When asked whether the Fed could disregard the impact of rising energy prices at this stage, Williams said he does not anticipate a significant increase in energy prices over the next two years, suggesting the effect is more of a one-time shock.

He added that the influence of energy prices and certain tariffs might persist through the end of this year and into the next, and he is closely monitoring for signs of inflation becoming more deeply entrenched.

Williams noted that he has not yet observed such a scenario, but acknowledged it remains a risk given the inflationary pressures currently being experienced.

He expects inflation to peak within the next one to two months but to remain quite elevated for the remainder of the year.

Regarding the Fed's next interest rate move, Williams suggested the central bank should remove language from its policy statement that implies the next step will be a rate cut.

At the last meeting, three Fed officials had opposed retaining this wording, arguing the bank should signal that a hike could be the next move.

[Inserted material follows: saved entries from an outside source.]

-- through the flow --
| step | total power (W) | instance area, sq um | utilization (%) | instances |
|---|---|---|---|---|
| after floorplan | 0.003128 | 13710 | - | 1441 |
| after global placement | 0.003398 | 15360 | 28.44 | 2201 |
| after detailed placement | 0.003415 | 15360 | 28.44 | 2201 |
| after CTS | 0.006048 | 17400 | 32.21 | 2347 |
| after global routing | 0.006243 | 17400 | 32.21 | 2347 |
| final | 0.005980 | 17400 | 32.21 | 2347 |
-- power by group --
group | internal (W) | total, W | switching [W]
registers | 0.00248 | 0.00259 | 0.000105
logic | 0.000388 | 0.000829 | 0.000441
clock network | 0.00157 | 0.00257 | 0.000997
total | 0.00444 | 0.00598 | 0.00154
$ cat src/ps2_kbd.sv
// ============================================================
// PS/2 keyboard controller top: receiver, decoder, event queue
// and AXI4-Lite register block
// ============================================================
`timescale 1ns/1ps

module ps2_kbd #(
  parameter int FIFO_DEPTH     = 8,     // power of two
  parameter int TIMEOUT_CYCLES = 2000,  // max clk_cpu cycles between ps2 clock falls
  parameter int SYNC_STAGES    = 2
) (
  input  logic               clk_cpu,
  input  logic               arst_n,
  input  logic               ps2_clk,
  input  logic               ps2_data,
  input  logic [3:0]         awaddr,
  input  logic               awvalid,
  output logic               awready,
  input  logic [31:0]        wdata,
  input  logic [3:0]         wstrb,
  input  logic               wvalid,
  output logic               wready,
  output kbd_pkg::axi_resp_t bresp,
  output logic               bvalid,
  input  logic               bready,
  input  logic [3:0]         araddr,
  input  logic               arvalid,
  output logic               arready,
  output logic [31:0]        rdata,
  output kbd_pkg::axi_resp_t rresp,
  output logic               rvalid,
  input  logic               rready
);

  import kbd_pkg::*;

  ps2_frame_t frame;
  logic       frame_valid;
  rx_err_t    rx_err;
  key_event_t key_event;
  logic       event_valid;
  key_event_t head;
  logic       not_empty;
  logic       fifo_ovf;
  logic       pop;

  // decode stage
  ps2_rx #(
    .SYNC_STAGES   (SYNC_STAGES),
    .TIMEOUT_CYCLES(TIMEOUT_CYCLES)
  ) i_ps2_rx (
    .clk_cpu    (clk_cpu),
    .arst_n     (arst_n),
    .ps2_clk    (ps2_clk),
    .ps2_data   (ps2_data),
    .frame      (frame),
    .frame_valid(frame_valid),
    .rx_err     (rx_err)
  );

  scancode_decoder i_scancode_decoder (
    .clk_cpu    (clk_cpu),
    .arst_n     (arst_n),
    .frame      (frame),
    .frame_valid(frame_valid),
    .key_event  (key_event),
    .event_valid(event_valid)
  );

  // execute stage
  event_fifo #(
    .payload_t(key_event_t),
    .DEPTH    (FIFO_DEPTH)
  ) i_event_fifo (
    .clk_cpu  (clk_cpu),
    .arst_n   (arst_n),
    .wr_data  (key_event),
    .wr_en    (event_valid),
    .pop      (pop),
    .rd_data  (head),
    .not_empty(not_empty),
    .overflow (fifo_ovf)
  );

  // result stage
  kbd_axil_regs i_kbd_axil_regs (
    .clk_cpu  (clk_cpu),
    .arst_n   (arst_n),
    .awaddr   (awaddr),
    .awvalid  (awvalid),
    .awready  (awready),
    .wdata    (wdata),
    .wstrb    (wstrb),
    .wvalid   (wvalid),
    .wready   (wready),
    .bresp    (bresp),
    .bvalid   (bvalid),
    .bready   (bready),
    .araddr   (araddr),
    .arvalid  (arvalid),
    .arready  (arready),
    .rdata    (rdata),
    .rresp    (rresp),
    .rvalid   (rvalid),
    .rready   (rready),
    .head     (head),
    .not_empty(not_empty),
    .overflow (fifo_ovf),
    .rx_err   (rx_err),
    .pop      (pop)
  );

endmodule

$ cat src/ps2_rx.sv
// ============================================================
// PS/2 receiver: line sync, clock fall detect, frame FSM with
// parity/stop checks and a mid-frame timeout
// ============================================================
`timescale 1ns/1ps

module ps2_rx #(
  parameter int SYNC_STAGES    = 2,
  parameter int TIMEOUT_CYCLES = 2000
) (
  input  logic                clk_cpu,
  input  logic                arst_n,
  input  logic                ps2_clk,   // async from keyboard
  input  logic                ps2_data,  // async from keyboard
  output kbd_pkg::ps2_frame_t frame,
  output logic                frame_valid,
  output kbd_pkg::rx_err_t    rx_err
);

  localparam int TMO_W = $clog2(TIMEOUT_CYCLES);

  typedef enum logic [1:0] {
    S_IDLE,    // waiting for the start bit
    S_DATA,    // eight data bits, lsb first
    S_PARITY,
    S_STOP
  } state_t;

  logic [SYNC_STAGES-1:0] clk_sync;
  logic [SYNC_STAGES-1:0] data_sync;
  logic                   clk_s;
  logic                   data_s;
  logic                   clk_prev;
  logic                   fall;      // synchronized falling edge of ps2_clk
  state_t                 state;
  logic [2:0]             bit_cnt;
  logic [7:0]             shift_q;
  logic                   par_ok;
  logic [TMO_W-1:0]       tmo_cnt;
  logic                   tmo_hit;

  // both lines idle high, so the chains reset to ones
  always_ff @(posedge clk_cpu or negedge arst_n) begin
    if (!arst_n) begin
      clk_sync  <= '1;
      data_sync <= '1;
      clk_prev  <= 1'b1;
    end else begin
      clk_sync  <= (clk_sync << 1) | SYNC_STAGES'(ps2_clk);
      data_sync <= (data_sync << 1) | SYNC_STAGES'(ps2_data);
      clk_prev  <= clk_s;
    end
  end

  assign clk_s  = clk_sync[SYNC_STAGES-1];
  assign data_s = data_sync[SYNC_STAGES-1];
  assign fall   = clk_prev & ~clk_s;

  // keyboard went quiet in the middle of a frame
  assign tmo_hit = (state != S_IDLE) && !fall && (tmo_cnt == TMO_W'(TIMEOUT_CYCLES - 1));

  always_ff @(posedge clk_cpu or negedge arst_n) begin
    if (!arst_n) begin
      state       <= S_IDLE;
      bit_cnt     <= '0;
      par_ok      <= 1'b0;
      tmo_cnt     <= '0;
      frame_valid <= 1'b0;
      rx_err      <= '0;
    end else begin
      frame_valid <= 1'b0;  // strobes, low by default
      rx_err      <= '0;
      if (fall || state == S_IDLE) tmo_cnt <= '0;  // measure gap between falls
      else tmo_cnt <= tmo_cnt + 1'b1;

      if (tmo_hit) begin
        state            <= S_IDLE;  // abort frame
        rx_err.frame_err <= 1'b1;
      end else if (fall) begin
        case (state)
          S_IDLE: begin
            if (!data_s) begin
              state   <= S_DATA;
              bit_cnt <= '0;
            end else begin
              rx_err.frame_err <= 1'b1;  // start bit not 0
            end
          end
          S_DATA: begin
            bit_cnt <= bit_cnt + 1'b1;
            if (bit_cnt == 3'd7) state <= S_PARITY;
          end
          S_PARITY: begin
            par_ok <= ^{shift_q, data_s};  // odd count of ones is good
            state  <= S_STOP;
          end
          S_STOP: begin
            state <= S_IDLE;
            // a bad stop bit outranks bad parity
            if (!data_s) rx_err.frame_err <= 1'b1;
            else if (!par_ok) rx_err.parity_err <= 1'b1;
            else frame_valid <= 1'b1;
          end
          default: state <= S_IDLE;
        endcase
      end
    end
  end

  // data shift register, lsb arrives first
  always_ff @(posedge clk_cpu) begin
    if (fall && state == S_DATA) shift_q <= {data_s, shift_q[7:1]};
  end

  assign frame.code = shift_q;  // stable until the next frame's data bits

endmodule

$ cat src/scancode_decoder.sv
// ============================================================
// scan code decoder: folds E0/F0 prefixes into key event flags
// ============================================================
`timescale 1ns/1ps

module scancode_decoder (
  input  logic                clk_cpu,
  input  logic                arst_n,
  input  kbd_pkg::ps2_frame_t frame,
  input  logic                frame_valid,
  output kbd_pkg::key_event_t key_event,
  output logic                event_valid
);

  localparam logic [7:0] CODE_EXT = 8'hE0;  // extended key prefix
  localparam logic [7:0] CODE_BRK = 8'hF0;  // key release prefix

  logic pend_ext;  // E0 seen, waiting for the key code
  logic pend_brk;  // F0 seen, waiting for the key code
  logic is_ext;
  logic is_brk;
  logic is_key;

  assign is_ext = frame.code == CODE_EXT;
  assign is_brk = frame.code == CODE_BRK;
  // anything else ends a sequence, E1 (pause) included
  assign is_key = frame_valid && !is_ext && !is_brk;

  // prefixes may stack as E0 F0 xx for an extended release
  always_ff @(posedge clk_cpu or negedge arst_n) begin
    if (!arst_n) begin
      pend_ext    <= 1'b0;
      pend_brk    <= 1'b0;
      event_valid <= 1'b0;
    end else begin
      event_valid <= is_key;  // one cycle after frame_valid
      if (frame_valid) begin
        if (is_ext) begin
          pend_ext <= 1'b1;
        end else if (is_brk) begin
          pend_brk <= 1'b1;
        end else begin
          pend_ext <= 1'b0;  // consumed by this event
          pend_brk <= 1'b0;
        end
      end
    end
  end

  // event payload, valid only alongside event_valid
  always_ff @(posedge clk_cpu) begin
    if (is_key) begin
      key_event <= '{released: pend_brk, extended: pend_ext, code: frame.code};
    end
  end

endmodule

Williams stated that inflation risks have increased significantly due to the Middle East conflict and economic resilience, while risks related to unemployment have diminished.

He expressed that forward guidance is not particularly helpful for communicating monetary policy at this juncture and sees no clear reason to adjust rates, nor a clear future policy direction.

Williams still believes that, based on next year's likely inflation level—which he expects to be significantly lower as the effects of tariffs and energy prices should have passed—current rates pose a moderate restraint on the economy.

He mentioned that he views the interest rate situation from that perspective.

On communicating with the new Fed Chair, Williams said he has discussed various factors facing the U.S. and global economy, as well as inflation drivers, with incoming Chair Kevin Warsh.

Williams noted that Warsh is very committed to doing his utmost to achieve these goals alongside the Fed.

Williams also stated he has no plans to change his own frequency of public remarks, which could be a potential point of divergence with Warsh.

He emphasized that transparency and clarity are what truly matter and that he is not particularly concerned about the frequency of anyone's public commentary.